生物多様性評価ツール「いきものプラス」をブラッシュアップ
― 植栽によるCO₂吸収量の見える化、樹種選定機能を強化 ―
錢高組は、生物多様性簡易評価ツール「いきものプラス」を改良し、植栽によるCO₂吸収量の算定機能、樹種の選定支援機能を追加しました。 国土交通省の優良緑地確保計画認定制度「TSUNAGU」への対応を視野に、都市部の建築・土木分野における環境配慮型提案力の充実を図ります。

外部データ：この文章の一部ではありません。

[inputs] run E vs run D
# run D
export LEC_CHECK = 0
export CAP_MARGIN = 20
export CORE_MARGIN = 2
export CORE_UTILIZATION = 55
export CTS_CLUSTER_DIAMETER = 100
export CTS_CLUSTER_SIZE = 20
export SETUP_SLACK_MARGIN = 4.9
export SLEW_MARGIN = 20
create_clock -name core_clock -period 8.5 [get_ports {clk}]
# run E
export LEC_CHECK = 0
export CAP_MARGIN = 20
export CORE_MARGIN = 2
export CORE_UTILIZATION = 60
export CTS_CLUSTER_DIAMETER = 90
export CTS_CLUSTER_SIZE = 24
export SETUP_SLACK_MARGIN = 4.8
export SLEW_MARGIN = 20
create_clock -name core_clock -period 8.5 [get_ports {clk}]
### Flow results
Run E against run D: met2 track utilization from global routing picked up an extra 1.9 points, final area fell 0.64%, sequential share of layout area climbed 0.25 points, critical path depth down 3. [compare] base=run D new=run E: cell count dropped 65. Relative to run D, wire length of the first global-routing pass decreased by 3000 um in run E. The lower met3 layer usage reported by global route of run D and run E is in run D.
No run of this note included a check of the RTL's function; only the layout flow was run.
This design comes from an exercise in tuning for small area, a short achievable clock period and few clock cycles per item on the open sky130 flow, not from production work.
RTL that was checked went through simulation tests only; none was proved equivalent to the original.
Function not checked in run 4: the RTL went through the layout flow alone.

### flow/design.v
module md4_iter_core (
   input  logic         clk,
   input  logic         rst,
   input  logic         start,
   input  logic         init_sel,
   input  logic [511:0] block_in,
   input  logic [127:0] chain_in,
   output logic         ready,
   output logic         busy,
   output logic         done,
   output logic [127:0] digest
);
   localparam logic [127:0] MD4_IV = 128'h10325476_98badcfe_efcdab89_67452301;
   localparam logic [31:0]  K2 = 32'h5a827999;
   localparam logic [31:0]  K3 = 32'h6ed9eba1;
   logic         busy_q, fin_q, done_q;
   logic [4:0]   cyc_q;
   logic [127:0] digest_q;
   logic [31:0]  b_q, c_q, d_q, p0_q, p1_q, oa_q, ob_q, oc_q, od_q;
   logic [15:0][31:0] x_q;
   logic [2:0]  rnd_q;
   logic [2:0]  rs0_q;    
   logic [5:0]  rs1_q;    
   logic [8:0]  xs0_q;    
   logic [7:0]  xs1_q;    
   logic [1:0]  ks_q;     
   logic [30:0] sel_d;
   function automatic logic [30:0] sel_tbl(input logic [4:0] c);
      case (c)
         5'd0: sel_tbl = 31'b00_01000000_001000000_000010_001_001;
         5'd1: sel_tbl = 31'b00_00000100_000100000_100000_100_001;
         5'd2: sel_tbl = 31'b00_00010000_000000100_000010_001_001;
         5'd3: sel_tbl = 31'b00_00000100_000010000_100000_100_001;
         5'd4: sel_tbl = 31'b00_00010000_010000000_000010_001_001;
         5'd5: sel_tbl = 31'b00_00010000_000001000_100000_100_001;
         5'd6: sel_tbl = 31'b00_01000000_000100000_000010_001_001;
         5'd7: sel_tbl = 31'b01_00100000_100000000_100000_100_001;
         5'd8: sel_tbl = 31'b01_10000000_000010000_000001_001_010;
         5'd9: sel_tbl = 31'b01_00000100_100000000_001000_010_010;
         5'd10: sel_tbl = 31'b01_00010000_010000000_000001_001_010;
         5'd11: sel_tbl = 31'b01_01000000_000100000_001000_010_010;
         5'd12: sel_tbl = 31'b01_00100000_010000000_000001_001_010;
         5'd13: sel_tbl = 31'b01_00001000_100000000_001000_010_010;
         5'd14: sel_tbl = 31'b01_01000000_000010000_000001_001_010;
         5'd15: sel_tbl = 31'b10_10000000_100000000_001000_010_010;
         5'd16: sel_tbl = 31'b10_00010000_000100000_000100_001_100;
         5'd17: sel_tbl = 31'b10_01000000_000100000_010000_100_100;
         5'd18: sel_tbl = 31'b10_00100000_000000100_000100_001_100;
         5'd19: sel_tbl = 31'b10_00000100_000000100_010000_100_100;
         5'd20: sel_tbl = 31'b10_00010000_000000100_000100_001_100;
         5'd21: sel_tbl = 31'b10_10000000_100000000_010000_100_100;
         5'd22: sel_tbl = 31'b10_01000000_000010000_000100_001_100;
         5'd23: sel_tbl = 31'b00_00000010_000000001_010000_100_100;
         5'd24: sel_tbl = 31'b00_00000001_000000010_000001_001_001;
         default: sel_tbl = 31'b00_01000000_001000000_000010_001_001;
      endcase
   endfunction
   assign sel_d = sel_tbl(busy_q ? cyc_q + 5'd1 : 5'd0);
   function automatic logic [31:0] fsel(input logic [2:0] r, input logic [31:0] b,
                                        input logic [31:0] c, input logic [31:0] d);
      fsel = ({32{r[0]}} & ((b & c) | (~b & d)))
           | ({32{r[1]}} & ((b & c) | (b & d) | (c & d)))
           | ({32{r[2]}} & (b ^ c ^ d));
   endfunction
   function automatic logic [31:0] rotl(input logic [31:0] v, input int s);
      rotl = (v << s) | (v >> (32 - s));
   endfunction
   logic [127:0] cv;
   assign cv = init_sel ? MD4_IV : chain_in;
   logic [31:0] f0, s0, n0, f1, s1, n1;
   assign f0 = fsel(rnd_q, b_q, c_q, d_q);
   assign s0 = f0 + p0_q;
   assign n0 = ({32{rs0_q[0]}} & rotl(s0, 3))
             | ({32{rs0_q[1]}} & rotl(s0, 9))
             | ({32{rs0_q[2]}} & rotl(s0, 11));
   assign f1 = fsel(rnd_q, n0, b_q, c_q);
   assign s1 = f1 + p1_q;
   assign n1 = ({32{rs1_q[0]}} & rotl(s1, 5))
             | ({32{rs1_q[1]}} & rotl(s1, 7))
             | ({32{rs1_q[2]}} & rotl(s1, 9))
             | ({32{rs1_q[3]}} & rotl(s1, 13))
             | ({32{rs1_q[4]}} & rotl(s1, 15))
             | ({32{rs1_q[5]}} & rotl(s1, 19));
   logic [31:0] xr0, xr1, ao0, ao1, xo0, xo1, ko, q0, q1;
   assign xr0 = ({32{xs0_q[0]}} & oa_q)
              | ({32{xs0_q[1]}} & oc_q)
              | ({32{xs0_q[2]}} & x_q[10])
              | ({32{xs0_q[3]}} & x_q[12])
              | ({32{xs0_q[4]}} & x_q[13])
              | ({32{xs0_q[5]}} & x_q[14])
              | ({32{xs0_q[6]}} & x_q[2])
              | ({32{xs0_q[7]}} & x_q[5])
              | ({32{xs0_q[8]}} & x_q[6]);
   assign xr1 = ({32{xs1_q[0]}} & ob_q)
              | ({32{xs1_q[1]}} & od_q)
              | ({32{xs1_q[2]}} & x_q[1])
              | ({32{xs1_q[3]}} & x_q[11])
              | ({32{xs1_q[4]}} & x_q[13])
              | ({32{xs1_q[5]}} & x_q[14])
              | ({32{xs1_q[6]}} & x_q[3])
              | ({32{xs1_q[7]}} & x_q[8]);
   assign ao0 = busy_q ? c_q : cv[31:0];
   assign ao1 = busy_q ? b_q : cv[127:96];
   assign xo0 = busy_q ? xr0 : block_in[31:0];
   assign xo1 = busy_q ? xr1 : block_in[63:32];
   assign ko  = busy_q ? (({32{ks_q[0]}} & K2) | ({32{ks_q[1]}} & K3)) : 32'd0;
   assign q0 = ao0 + xo0 + ko;
   assign q1 = ao1 + xo1 + ko;
   logic acc;
   assign acc = start & ~busy_q;
   always_ff @(posedge clk or posedge rst) begin
      if (rst) begin
         busy_q   <= 1'b0;
         fin_q    <= 1'b0;
         done_q   <= 1'b0;
         cyc_q    <= '0;
         digest_q <= '0;
      end else begin
         done_q <= 1'b0;
         if (acc) begin
            busy_q <= 1'b1;
            cyc_q  <= '0;
         end else if (busy_q) begin
            cyc_q <= cyc_q + 5'd1;
            if (cyc_q == 5'd23) fin_q <= 1'b1;
            if (fin_q) begin
               fin_q    <= 1'b0;
               busy_q   <= 1'b0;
               done_q   <= 1'b1;
               digest_q <= {p1_q, q0, q1, p0_q};
            end
         end
      end
   end
   always_ff @(posedge clk) begin
      {ks_q, xs1_q, xs0_q, rs1_q, rs0_q, rnd_q} <= sel_d;
      p0_q <= q0;
      p1_q <= q1;
      if (!busy_q) begin
         x_q <= block_in;
         b_q <= cv[63:32];
         c_q <= cv[95:64];
         d_q <= cv[127:96];
         oa_q <= cv[31:0];
         ob_q <= cv[63:32];
         oc_q <= cv[95:64];
         od_q <= cv[127:96];
      end else begin
         x_q[0] <= x_q[6];
         x_q[1] <= x_q[5];
         x_q[2] <= x_q[14];
         x_q[3] <= x_q[10];
         x_q[4] <= x_q[2];
         x_q[5] <= x_q[15];
         x_q[6] <= x_q[1];
         x_q[7] <= x_q[8];
         x_q[8] <= x_q[11];
         x_q[9] <= x_q[3];
         x_q[10] <= x_q[0];
         x_q[11] <= x_q[13];
         x_q[12] <= x_q[7];
         x_q[13] <= x_q[12];
         x_q[14] <= x_q[4];
         x_q[15] <= x_q[9];
         b_q <= n1;
         c_q <= n0;
         d_q <= b_q;
      end
   end
   assign busy   = busy_q;
   assign ready  = ~busy_q;
   assign done   = done_q;
   assign digest = digest_q;
endmodule
### flow/run.sh
#!/bin/bash
# synth_recipe.tcl (not shown) runs the flow's synth.tcl, then flattens the netlist and writes it again
# the make line also repeats each setting of config.mk as NAME=value (left out here)
make -C /OpenROAD-flow-scripts/flow DESIGN_CONFIG=/design/flow/config.mk WORK_HOME=/design/flow/orfs CLKGATE_MAP_FILE= SYNTH_SCRIPT=/design/flow/synth_recipe.tcl finish
### flow/config.mk
export PLATFORM = sky130hd
export DESIGN_NAME = md4_iter_core
export DESIGN_NICKNAME = md4_iter_core
export VERILOG_FILES = /design/flow/design.v
export SDC_FILE = /design/flow/constraint.sdc
export NUM_CORES = 4
export LEC_CHECK = 0
export CAP_MARGIN = 20
export CORE_MARGIN = 2
export CORE_UTILIZATION = 40
export SLEW_MARGIN = 20
### flow/constraint.sdc
create_clock -name core_clock -period 12.0 [get_ports {clk}]
set_input_delay 2.4000 -clock core_clock [delete_from_list [all_inputs] [get_ports {clk}]]
set_output_delay 2.4000 -clock core_clock [all_outputs]
set_load 0.01 [all_outputs]
==> impl_metrics.py, run 1 <==
metrics = {
    "synth": {
        "syn_nets": 5183,
        "postSynthAreaPerCell_um2": 11.1,
        "yosysSeqAreaShare": 0.449,
        "synth_warnings": 1,
        "synth-async-reset-ratio": 0.141,
        "ys_types": 93,
        "synth_seq_cells": 964,
        "synth_top_flop_cell": "dfxtp_1",
        "netlist_area_um2": 47300,
        "synth-edff-count": 128,
        "syn_inst": 4278,
    },
    "timing": {
        "fmax_mhz": 109,
        "worst_slack_ns": 2.84,
        "worst_pin_slew_ns": 1.13,
        "relSlewSlack": 0.240,
        "rsz0062_at_grt": "no",
        "setup_tns_ns": 0,
        "report.final.slew_viol_count": 0,
        "finalSetupViolations": 0,
        "finalClockSkew_ns": 0.0676,
        "min_period_ns": 9.16,
        "fin_crit_sh": 0.764,
        "finalHoldViolCount": 0,
    },
    "routing": {
        "drt.antenna.violating_nets": 0,
        "drt_first_pass_iters": 9,
        "vias": 39574,
        "via_per_inst": 5.99,
        "drtIter0Drc": 5705,
        "routedWlPerCell_um": 33.3,
        "postRouteWirelength_um": 220000,
        "remaining_drc_errors": 0,
    },
    "clock_tree": {
        "htreeDepth": 3,
        "cts_resized": 0,
        "clockRootBuffer": "clkbuf_16",
        "cts.sinks": 964,
        "post_cts_buffers": 0,
        "cts_buffers": 105,
        "cts_buffer_depth": 3,
        "path_clk_slew_ns": 0.06,
        "cts_tree": "yes",
        "clock_latency_ns": 0.75,
        "cts_hold_buf": 0,
    },
    "die": {
        "rows": 126,
        "dieArea_um2": 121000,
        "core_um2": 118000,
        "die_h_um": 348,
        "initial_core_util": 0.402,
        "die_x_um": 348,
        "boundaryPins": 775,
    },
    "cells_and_area": {
        "final_cell_mix": "clkdlybuf4s50_1, dfxtp_1, mux2_2",
        "drive_gt1_frac": 0.203,
        "area_growth_pct": 27.1,
        "nNetsFinal": 5862,
        "final_common_cell": "clkdlybuf4s50_1",
    },
    "global_route": {
        "track_usage": 0.351,
        "antenna_found_initial": 53,
        "grt_max_degree": 183,
        "first_global_vias": 37446,
        "grt_overflow_total": 0,
        "grt_pass1_wl_um": 300000,
    },
    "worst_setup_path": {
        "cp.required_ns": 12.49,
        "cp_slowest_cell": "a222oi_1",
        "worstPathArrival_ns": 9.65,
        "endpoint_kind": "flop",
        "crit_type": "reg -> reg",
        "cp_max_fo": 6,
        "critical-path-max-stage-delay_ns": 0.91,
        "start_kind": "flop",
        "cp_common_cell": "fa_1",
    },
    "placed_design": {
        "hpwl_um": 172000,
        "gp_congestion": 1.02,
        "post-place-ws_ns": 3.08,
        "portBuffers": 774,
    },
    "job": {
        "maxCapViolCount": 0,
    },
    "hold_path": {
        "worstHoldPathType": "reg -> reg",
    },
    "run_status": {
        "status": "complete, no violations",
    },
}
## critical path, delay by kind of cell (launching register included)
kind / cells / cell delay [ns]
compound gates: 19 / 5.63
fa+ha+maj: 5 / 1.92
simple gates: 2 / 0.42
flops: 1 / 0.41
xor+xnor: 2 / 0.30
buf+inv: 2 / 0.22
## cell usage after synthesis, types with 30 or more instances
master | number | area [µm²]
ha_1 | 145 | 1810
or2_2 | 66 | 413
nand3_1 | 51 | 255
dfxtp_1 | 700 | 14000
mux2i_1 | 34 | 340
xnor2_1 | 88 | 771
xor2_1 | 37 | 324
inv_1 | 227 | 852
a221oi_1 | 102 | 893
nand2_1 | 191 | 717
a31oi_1 | 30 | 188
a22o_1 | 50 | 438
a221o_1 | 30 | 300
a222oi_1 | 88 | 881
nor2b_1 | 76 | 475
nand4_1 | 35 | 219
edfxtp_1 | 128 | 3840
a22oi_1 | 133 | 998
a21o_1 | 78 | 586
a21oi_1 | 214 | 1070
clkbuf_1 | 223 | 837
o21ai_0 | 89 | 445
mux2_2 | 673 | 7580
dfrtp_1 | 136 | 3400
fa_1 | 116 | 2320
nor2_1 | 193 | 724
## per-stage QoR
step	cell area, µm²	cells	hold slack, ns	util
final	60200	6607	0.443	0.511
after detailed placement	56400	6386	0.439	0.479
after global routing	60100	6599	0.441	0.511
after global placement	56400	6384	0.435	0.479
after CTS	60100	6582	0.441	0.510
after floorplan	47300	4278	0.433	-
## final timing paths
| check | startpoint | to | slack [ns] | depth (start not counted) |
|---|---|---|---|---|
| max | c_q[1] | b_q[17] | 2.84 | 30 |
| max reg2reg | c_q[1] | b_q[17] | 2.84 | 30 |
| min | x_q[144] | x_q[464] | 0.44 | 1 |
| min in group asynchronous | rst | digest_q[93] | 2.25 | 2 |
| max in group asynchronous | rst | busy_q | 8.50 | 3 |
| min reg2reg | x_q[144] | x_q[464] | 0.44 | 1 |
## logic make-up (layout without fill, tap and decap cells)
group | count (synthesis) | after routing | synth area share
mux | 707 | 707 | 0.167
fa+ha+maj | 261 | 261 | 0.0874
xor+xnor | 125 | 125 | 0.0231
compound gates | 1026 | 1026 | 0.160
buf+inv | 492 | 1260 | 0.0420
simple gates | 703 | 703 | 0.0715
flops | 964 | 964 | 0.449
other cells | 0 | 25 | 0
## state kept, by name, summed over array words and instances (netlist names), 32 cells and up
register and flops:
ob_q 32, p0_q 32, x_q 512, c_q 32
od_q 32, p1_q 32, b_q 32, digest_q 128
oc_q 32, d_q 32, oa_q 32
## layout make-up
| cell class | instances | area, µm² |
|---|---|---|
| antenna | 25 | 62.6 |
| clock buffer | 156 | 3170 |
| clock inverter | 40 | 539 |
| fill | 10622 | 57600 |
| inverter | 229 | 875 |
| multi-input combinational | 2822 | 24100 |
| sequential | 964 | 21300 |
| tap | 1536 | 1920 |
| timing repair buffer | 835 | 8210 |
## per-layer routing
layer,global-route usage,vias up,part of all wire
li1,-,17159,-
met1,0.499,19635,0.43
met2,0.516,2362,0.42
met3,0.0848,390,0.10
met4,0.128,28,0.041
met5,0,-,0.00080
Testbench counts, summed over its fixed seeds: cycles 13,312, blocks 512.
==> run 2, diff against run 1 <==
--- a/flow/config.mk
+++ b/flow/config.mk
@@ -10,2 +10,3 @@
 export CORE_UTILIZATION = 40
+export SETUP_SLACK_MARGIN = 5
 export SLEW_MARGIN = 20
==> run 2 against run 1 <==
Against the previous run: count of clock-buffer cells in the layout grew 3; via count grew 2.4%; area after synthesis is the same; non-clock buffer count grew 110.
==> impl_metrics.py, run 2 <==
metrics = {
    "die": {
        "die_h_um": 348,
        "dieArea_um2": 121000,
        "initial_core_util": 0.402,
        "die_x_um": 348,
        "rows": 126,
        "boundaryPins": 775,
        "core_um2": 118000,
    },
    "synth": {
        "syn_nets": 5183,
        "synth_top_area_frac": 0.296,
        "yosys-mux-area-fraction": 0.167,
        "ys_top_cells_by_area": "dfxtp_1, mux2_2, edfxtp_1",
        "synthAdderAreaFrac": 0.0874,
        "synth_seq_cells": 964,
        "synth-edff-count": 128,
        "syn_inst": 4278,
        "synth_top_flop_cell": "dfxtp_1",
        "netlist_area_um2": 47300,
        "synth_top_family_by_area": "multiplexers",
        "synth-simple-area-share": 0.0715,
        "synthTopCellsByCount": "dfxtp_1, mux2_2, inv_1",
        "synthXorXnorAreaFrac": 0.0231,
        "ys_types": 93,
        "synth_compound_area_frac": 0.160,
        "synth_warnings": 1,
        "postSynthAreaPerCell_um2": 11.1,
        "yosysMostFrequentCell": "dfxtp_1",
        "synth-async-reset-ratio": 0.141,
        "yosysSeqAreaShare": 0.449,
        "synth_top_area_cell": "dfxtp_1",
    },
    "timing": {
        "fmax_mhz": 132,
        "fin_crit_sh": 0.631,
        "finalClockSkew_ns": 0.0710,
        "worst_pin_slew_ns": 1.25,
        "min_period_ns": 7.57,
        "relSlewSlack": 0.167,
        "setup_tns_ns": 0,
        "finalHoldViolCount": 0,
        "finalSetupViolations": 0,
        "rsz0062_at_grt": "yes",
        "report.final.slew_viol_count": 0,
    },
    "worst_setup_path": {
        "cp_slowest_cell": "fa_1",
        "worstPathArrival_ns": 8.16,
        "critical-path-top-delay-family": "compound AO/OA/AOI/OAI gates",
        "crit_type": "reg -> reg",
        "cp.required_ns": 12.59,
        "start_kind": "flop",
        "critical-path-max-stage-delay_ns": 0.54,
        "path_buf_inv": 6,
        "endpoint_kind": "flop",
        "cp_max_fo": 6,
        "cp_common_cell": "buf_4",
    },
    "global_route": {
        "grt_overflow_total": 0,
        "grt_pass1_wl_um": 304000,
        "use_met2": 0.523,
        "grt-busiest-layer": "met2",
        "antenna_found_initial": 45,
        "grt_max_degree": 165,
        "first_global_vias": 38613,
        "grtUsageMet3": 0.0900,
        "track_usage": 0.355,
        "grt_use_met1": 0.502,
    },
    "clock_tree": {
        "htreeDepth": 3,
        "cts_buffers": 107,
        "cts_buffer_depth": 3,
        "cts_tree": "yes",
        "clockRootBuffer": "clkbuf_16",
        "cts.sinks": 964,
        "path_clk_slew_ns": 0.06,
        "clock_latency_ns": 0.74,
    },
    "hold_path": {
        "worstHoldPathType": "reg -> reg",
    },
    "routing": {
        "remaining_drc_errors": 0,
        "via_per_inst": 6.02,
        "postRouteWirelength_um": 224000,
        "routedWlPerCell_um": 33.3,
        "vias": 40509,
        "drtIter0Drc": 5594,
        "drt_first_pass_iters": 10,
        "drt.antenna.violating_nets": 0,
    },
    "cells_and_area": {
        "final_area_um2": 63100,
        "final_cell_mix": "clkdlybuf4s50_1, mux2_2, dfxtp_1",
        "fillCellCount": 10377,
        "drive_gt1_frac": 0.265,
        "top_register": "x_q",
        "nNetsFinal": 5974,
        "reg.largest.list": "x_q x512, digest_q x128",
        "largest_reg_flops": 512,
        "area_growth_pct": 33.2,
        "seqCellArea_um2": 21300,
        "multiInputGateArea_um2": 26000,
        "final_common_cell": "clkdlybuf4s50_1",
    },
    "run_status": {
        "status": "complete, no violations",
    },
    "placed_design": {
        "portBuffers": 774,
        "gp_congestion": 1.02,
        "place_area_um2": 56400,
        "hpwl_um": 173000,
    },
    "job": {
        "maxCapViolCount": 0,
    },
}
[run 2: cell counts after synthesis]
No cell type changed its count.
[run 2: what timing repair did]
| item | CTS | global route |
|---|---|---|
| gates cloned | 0 | 1 |
| gates resized for setup | 240 | 123 |
| endpoints found under the setup margin | 61 | 54 |
| pin swaps | 110 | 102 |
| endpoints found under the hold margin | 0 | 0 |
| hold buffers | 0 | 0 |
| setup buffers | 81 | 30 |
[run 2: path summary, 6_finish.rpt]
check	start	endpoint	slack, ns	cells past startpoint
max in group asynchronous	rst	busy_q	8.41	3
setup / recovery	c_q[4]	b_q[12]	4.43	31
min in group asynchronous	rst	digest_q[95]	2.22	2
setup reg to reg	c_q[4]	b_q[12]	4.43	31
hold reg to reg	x_q[26]	x_q[346]	0.44	1
hold / removal	x_q[26]	x_q[346]	0.44	1
[run 2: cell families after synthesis]
| kind of cell | count (synthesis) |
|---|---|
| buffers and inverters | 492 |
| AND/OR/NAND/NOR | 703 |
| adder cells (fa/ha/maj) | 261 |
| AO/OA/AOI/OAI | 1026 |
| flip-flops | 964 |
| multiplexers | 707 |
| XOR/XNOR | 125 |
[run 2: layout make-up]
class / count / share of cell area
clock inverter: 41 / 0.00718
clock buffer: 159 / 0.0514
timing repair buffer: 945 / 0.145
sequential: 964 / 0.338
multi-input combinational: 2822 / 0.413
inverter: 229 / 0.0139
tap: 1536 / 0.0305
antenna: 35 / 0.00139
[run 2: layer usage]
metal | vias up | part of all wire
met5 | - | 0.00055
met4 | 18 | 0.040
met2 | 2373 | 0.43
met3 | 382 | 0.10
li1 | 17403 | -
met1 | 20333 | 0.43
[run 2: through the flow]
step	cells	hold WS, ns	utilization	worst slack [ns]
floorplan	4278	0.433	-	5.24
global placement	6384	0.436	0.479	3.15
detailed placement	6384	0.439	0.479	3.12
CTS	6665	0.437	0.527	4.60
global route	6714	0.455	0.535	4.23
finish	6731	0.439	0.535	4.43
[run 2: worst reg2reg max path, delay by kind of cell, from the launching register on]
family,cells,cell delay (ns)
and+or+nand+nor,3,0.68
AOI/OAI and AO/OA,16,3.26
xor gates and xnor gates,2,0.64
buffers and inverters,6,0.88
adders and majority gates,4,1.53
DFF,1,0.44
==> run 3, diff against run 2 <==
--- a/flow/config.mk
+++ b/flow/config.mk
@@ -10,3 +10,3 @@
 export CORE_UTILIZATION = 40
-export SETUP_SLACK_MARGIN = 5
+export SETUP_SLACK_MARGIN = 4
 export SLEW_MARGIN = 20
==> run 3 against run 2 <==
Against the previous run: worst setup slack worse by 0.24 ns; critical path type unchanged; core utilization down 1.7 points; largest cell class unchanged; clock skew down 0.012 ns; count of clock-buffer cells in the layout down 6; synthesized cell count unchanged; hold slack better by 0.0052 ns; fmax down 3.0%; critical path depth down 4; first-iteration DRC count down 4.7%; global-route usage about the same.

2050年のカーボンニュートラル達成に向け、温室効果ガス排出削減に加え、炭素吸収源としての生物多様性の保全・創出の重要性が高まっています。 こうした中、設計提案において、緑化によるCO₂吸収量を把握・提示することが、合意形成の重要な要素となっています。
今回追加した機能は以下のとおりです。
一点目は、植栽による年間CO₂吸収量を算定し、カーボンニュートラルへの貢献度を「見える化」する機能です。 二点目は、大気浄化能力、耐風性、耐潮性、管理容易性などの植物特性に基づき、計画条件に応じた樹種選定を支援する機能です。 また、温熱環境シミュレーションと組み合わせることで、夏季のヒートアイランド現象の緩和効果も考慮した樹木配置の最適化提案が可能となります。
「いきものプラス」は、2014年に建設会社8社により共同開発された生物多様性評価ツールであり、今回の改良は錢高組独自の取り組みです。 今後は、環境配慮型の建築・土木プロジェクトへの積極的な適用を通じて、持続可能なまちづくりへの貢献を目指していきます。